» RECORDS TO USE:
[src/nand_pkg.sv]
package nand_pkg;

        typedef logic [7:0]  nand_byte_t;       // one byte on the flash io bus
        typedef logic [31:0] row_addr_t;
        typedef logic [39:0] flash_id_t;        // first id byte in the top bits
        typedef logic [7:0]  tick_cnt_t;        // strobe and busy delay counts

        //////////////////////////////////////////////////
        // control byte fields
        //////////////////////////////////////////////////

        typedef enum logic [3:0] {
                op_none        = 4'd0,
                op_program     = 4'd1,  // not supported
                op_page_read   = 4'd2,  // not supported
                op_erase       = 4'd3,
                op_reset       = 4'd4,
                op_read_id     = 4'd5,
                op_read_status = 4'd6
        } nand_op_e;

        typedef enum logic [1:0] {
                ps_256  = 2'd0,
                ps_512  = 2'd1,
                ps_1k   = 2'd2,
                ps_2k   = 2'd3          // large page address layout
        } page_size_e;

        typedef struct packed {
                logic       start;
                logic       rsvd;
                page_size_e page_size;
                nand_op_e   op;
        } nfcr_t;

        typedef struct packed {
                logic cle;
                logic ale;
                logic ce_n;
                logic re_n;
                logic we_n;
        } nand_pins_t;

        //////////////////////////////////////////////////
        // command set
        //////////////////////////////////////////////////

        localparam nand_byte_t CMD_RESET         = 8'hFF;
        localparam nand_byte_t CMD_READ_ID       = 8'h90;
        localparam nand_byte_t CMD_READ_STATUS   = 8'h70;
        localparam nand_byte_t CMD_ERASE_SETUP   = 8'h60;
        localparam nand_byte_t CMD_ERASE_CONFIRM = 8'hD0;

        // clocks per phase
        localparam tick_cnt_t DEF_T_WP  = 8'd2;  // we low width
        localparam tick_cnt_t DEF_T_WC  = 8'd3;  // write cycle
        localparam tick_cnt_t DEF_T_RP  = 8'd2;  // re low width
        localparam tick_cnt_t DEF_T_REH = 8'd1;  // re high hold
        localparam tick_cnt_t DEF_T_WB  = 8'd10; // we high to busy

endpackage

---

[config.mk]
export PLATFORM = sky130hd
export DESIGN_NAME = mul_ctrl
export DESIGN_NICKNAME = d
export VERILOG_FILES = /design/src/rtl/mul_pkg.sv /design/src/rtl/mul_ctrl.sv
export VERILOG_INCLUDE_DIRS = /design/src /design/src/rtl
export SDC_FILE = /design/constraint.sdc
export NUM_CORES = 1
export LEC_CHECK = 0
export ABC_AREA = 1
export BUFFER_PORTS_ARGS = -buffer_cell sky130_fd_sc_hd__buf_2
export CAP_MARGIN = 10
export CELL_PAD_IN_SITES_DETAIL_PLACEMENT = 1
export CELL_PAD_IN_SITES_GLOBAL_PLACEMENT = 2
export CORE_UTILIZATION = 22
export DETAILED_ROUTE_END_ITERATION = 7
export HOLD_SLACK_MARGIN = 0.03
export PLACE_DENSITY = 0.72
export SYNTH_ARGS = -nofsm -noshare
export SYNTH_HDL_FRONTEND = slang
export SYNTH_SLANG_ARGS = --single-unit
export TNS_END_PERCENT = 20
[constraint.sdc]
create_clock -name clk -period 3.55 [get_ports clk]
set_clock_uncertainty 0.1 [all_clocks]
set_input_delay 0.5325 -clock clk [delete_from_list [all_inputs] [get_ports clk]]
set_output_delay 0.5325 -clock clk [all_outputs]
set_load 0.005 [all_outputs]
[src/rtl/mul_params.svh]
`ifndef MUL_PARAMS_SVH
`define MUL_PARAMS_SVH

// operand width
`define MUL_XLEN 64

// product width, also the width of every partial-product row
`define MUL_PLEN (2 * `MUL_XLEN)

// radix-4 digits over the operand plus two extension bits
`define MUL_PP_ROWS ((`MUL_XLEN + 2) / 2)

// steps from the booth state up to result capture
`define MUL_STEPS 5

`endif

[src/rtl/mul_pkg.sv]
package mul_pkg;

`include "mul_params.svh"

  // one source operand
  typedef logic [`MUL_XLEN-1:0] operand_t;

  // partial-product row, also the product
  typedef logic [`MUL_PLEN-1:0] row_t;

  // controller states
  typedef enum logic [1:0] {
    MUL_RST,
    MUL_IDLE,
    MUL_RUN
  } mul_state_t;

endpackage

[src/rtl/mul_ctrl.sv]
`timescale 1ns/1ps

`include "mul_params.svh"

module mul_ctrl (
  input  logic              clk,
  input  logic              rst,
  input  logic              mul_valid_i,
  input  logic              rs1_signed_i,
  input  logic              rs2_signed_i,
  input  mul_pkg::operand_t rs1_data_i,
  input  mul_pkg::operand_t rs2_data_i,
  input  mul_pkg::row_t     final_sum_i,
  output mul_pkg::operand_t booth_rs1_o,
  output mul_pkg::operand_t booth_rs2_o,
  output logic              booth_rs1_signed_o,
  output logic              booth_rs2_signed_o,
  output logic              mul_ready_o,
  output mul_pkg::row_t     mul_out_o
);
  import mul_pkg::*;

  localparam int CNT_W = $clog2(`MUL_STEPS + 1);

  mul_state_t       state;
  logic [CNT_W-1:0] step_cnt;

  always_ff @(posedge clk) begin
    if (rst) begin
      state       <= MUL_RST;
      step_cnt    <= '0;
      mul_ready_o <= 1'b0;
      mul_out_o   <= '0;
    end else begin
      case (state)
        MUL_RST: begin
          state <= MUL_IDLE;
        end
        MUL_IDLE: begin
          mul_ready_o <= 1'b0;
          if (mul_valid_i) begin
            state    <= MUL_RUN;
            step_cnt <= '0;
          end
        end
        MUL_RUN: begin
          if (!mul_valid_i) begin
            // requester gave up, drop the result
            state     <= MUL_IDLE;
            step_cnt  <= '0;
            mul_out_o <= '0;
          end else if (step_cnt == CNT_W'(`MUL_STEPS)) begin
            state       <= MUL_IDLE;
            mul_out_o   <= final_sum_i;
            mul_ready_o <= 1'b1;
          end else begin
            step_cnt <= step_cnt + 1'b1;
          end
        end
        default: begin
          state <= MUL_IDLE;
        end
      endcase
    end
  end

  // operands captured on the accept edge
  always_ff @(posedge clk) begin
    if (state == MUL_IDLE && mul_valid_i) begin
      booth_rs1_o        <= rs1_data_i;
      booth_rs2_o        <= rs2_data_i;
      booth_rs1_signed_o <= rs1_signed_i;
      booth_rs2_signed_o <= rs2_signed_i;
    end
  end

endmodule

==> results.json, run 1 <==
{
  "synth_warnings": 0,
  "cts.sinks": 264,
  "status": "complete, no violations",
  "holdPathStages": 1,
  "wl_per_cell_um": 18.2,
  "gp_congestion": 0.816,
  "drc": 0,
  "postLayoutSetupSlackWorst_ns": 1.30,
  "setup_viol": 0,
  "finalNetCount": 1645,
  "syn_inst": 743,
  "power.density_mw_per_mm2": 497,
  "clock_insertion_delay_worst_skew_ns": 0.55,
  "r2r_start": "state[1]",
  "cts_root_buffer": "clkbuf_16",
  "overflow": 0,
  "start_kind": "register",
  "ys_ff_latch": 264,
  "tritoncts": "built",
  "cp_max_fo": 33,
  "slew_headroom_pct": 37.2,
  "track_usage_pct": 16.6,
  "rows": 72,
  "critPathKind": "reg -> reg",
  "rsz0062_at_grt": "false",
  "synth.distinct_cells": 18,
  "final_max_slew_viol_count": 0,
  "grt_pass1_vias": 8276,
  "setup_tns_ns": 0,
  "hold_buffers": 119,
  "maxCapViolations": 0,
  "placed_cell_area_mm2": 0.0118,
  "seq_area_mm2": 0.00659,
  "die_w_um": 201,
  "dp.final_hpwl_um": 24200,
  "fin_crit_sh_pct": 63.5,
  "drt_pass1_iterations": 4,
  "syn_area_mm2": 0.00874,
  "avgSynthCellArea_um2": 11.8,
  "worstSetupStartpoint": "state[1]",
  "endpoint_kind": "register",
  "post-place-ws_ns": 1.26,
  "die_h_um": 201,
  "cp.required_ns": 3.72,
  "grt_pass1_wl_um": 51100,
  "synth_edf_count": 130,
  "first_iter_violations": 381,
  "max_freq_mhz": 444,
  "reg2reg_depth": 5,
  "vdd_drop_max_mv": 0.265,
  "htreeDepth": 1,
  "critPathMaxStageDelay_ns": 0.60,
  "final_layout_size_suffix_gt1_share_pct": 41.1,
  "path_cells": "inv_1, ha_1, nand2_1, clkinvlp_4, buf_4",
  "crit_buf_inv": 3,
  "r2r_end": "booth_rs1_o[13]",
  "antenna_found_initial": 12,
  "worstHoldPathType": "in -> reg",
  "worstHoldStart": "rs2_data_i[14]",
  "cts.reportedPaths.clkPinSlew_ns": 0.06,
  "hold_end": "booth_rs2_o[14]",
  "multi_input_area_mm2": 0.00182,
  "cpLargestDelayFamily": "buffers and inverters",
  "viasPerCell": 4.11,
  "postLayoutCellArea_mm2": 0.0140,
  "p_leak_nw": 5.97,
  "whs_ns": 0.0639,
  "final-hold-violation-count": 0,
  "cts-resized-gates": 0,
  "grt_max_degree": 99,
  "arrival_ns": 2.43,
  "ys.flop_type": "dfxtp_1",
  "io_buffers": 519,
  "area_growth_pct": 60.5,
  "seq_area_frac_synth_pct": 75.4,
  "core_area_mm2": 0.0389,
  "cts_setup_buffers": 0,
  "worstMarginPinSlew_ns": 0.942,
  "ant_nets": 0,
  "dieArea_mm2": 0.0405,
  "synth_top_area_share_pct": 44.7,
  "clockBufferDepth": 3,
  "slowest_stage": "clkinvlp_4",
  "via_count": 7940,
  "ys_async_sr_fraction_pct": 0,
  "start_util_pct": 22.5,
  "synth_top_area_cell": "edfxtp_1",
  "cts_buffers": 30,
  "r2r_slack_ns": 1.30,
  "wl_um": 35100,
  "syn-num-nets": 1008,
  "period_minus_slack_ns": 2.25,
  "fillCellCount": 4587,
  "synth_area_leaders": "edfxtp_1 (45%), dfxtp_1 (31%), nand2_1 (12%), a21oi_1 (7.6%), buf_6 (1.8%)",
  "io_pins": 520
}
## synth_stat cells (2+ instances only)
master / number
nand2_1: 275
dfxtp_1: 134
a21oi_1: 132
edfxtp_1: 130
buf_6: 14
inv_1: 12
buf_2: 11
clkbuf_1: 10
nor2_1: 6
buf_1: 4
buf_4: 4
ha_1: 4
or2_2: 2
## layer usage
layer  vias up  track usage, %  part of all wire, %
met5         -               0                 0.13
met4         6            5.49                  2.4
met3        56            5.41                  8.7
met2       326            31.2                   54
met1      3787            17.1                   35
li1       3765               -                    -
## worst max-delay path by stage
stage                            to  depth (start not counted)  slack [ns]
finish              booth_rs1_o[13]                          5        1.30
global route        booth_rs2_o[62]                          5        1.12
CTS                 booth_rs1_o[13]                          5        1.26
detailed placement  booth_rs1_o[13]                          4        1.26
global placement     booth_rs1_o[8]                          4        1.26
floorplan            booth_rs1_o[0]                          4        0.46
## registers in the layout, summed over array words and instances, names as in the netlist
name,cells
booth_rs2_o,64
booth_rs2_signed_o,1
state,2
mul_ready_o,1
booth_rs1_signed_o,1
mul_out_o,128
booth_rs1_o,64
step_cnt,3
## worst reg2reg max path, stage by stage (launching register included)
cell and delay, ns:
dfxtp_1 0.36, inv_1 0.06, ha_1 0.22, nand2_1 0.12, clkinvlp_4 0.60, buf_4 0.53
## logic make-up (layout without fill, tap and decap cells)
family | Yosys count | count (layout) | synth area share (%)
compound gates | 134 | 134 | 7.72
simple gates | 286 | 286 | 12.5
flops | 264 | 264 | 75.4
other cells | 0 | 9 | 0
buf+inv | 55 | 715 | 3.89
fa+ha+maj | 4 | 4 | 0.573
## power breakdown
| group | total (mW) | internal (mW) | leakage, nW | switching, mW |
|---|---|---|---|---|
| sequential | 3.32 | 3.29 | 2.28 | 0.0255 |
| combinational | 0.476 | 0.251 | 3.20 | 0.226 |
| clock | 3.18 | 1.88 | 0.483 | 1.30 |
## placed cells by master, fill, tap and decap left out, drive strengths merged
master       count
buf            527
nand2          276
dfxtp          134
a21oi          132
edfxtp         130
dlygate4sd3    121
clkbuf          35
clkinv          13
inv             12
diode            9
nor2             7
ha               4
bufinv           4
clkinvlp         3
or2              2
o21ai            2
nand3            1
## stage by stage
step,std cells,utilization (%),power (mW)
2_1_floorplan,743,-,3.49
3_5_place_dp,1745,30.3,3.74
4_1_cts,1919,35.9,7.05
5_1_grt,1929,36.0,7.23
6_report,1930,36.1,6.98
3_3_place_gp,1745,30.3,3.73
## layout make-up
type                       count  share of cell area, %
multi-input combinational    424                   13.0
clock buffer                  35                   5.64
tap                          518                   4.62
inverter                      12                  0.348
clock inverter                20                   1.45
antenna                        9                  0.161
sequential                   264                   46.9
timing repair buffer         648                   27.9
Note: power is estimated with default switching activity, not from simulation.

» TASK BRIEF: Report how many lines in the data above contain "switching", without any other words.

» RESULT OF THE TASK: 2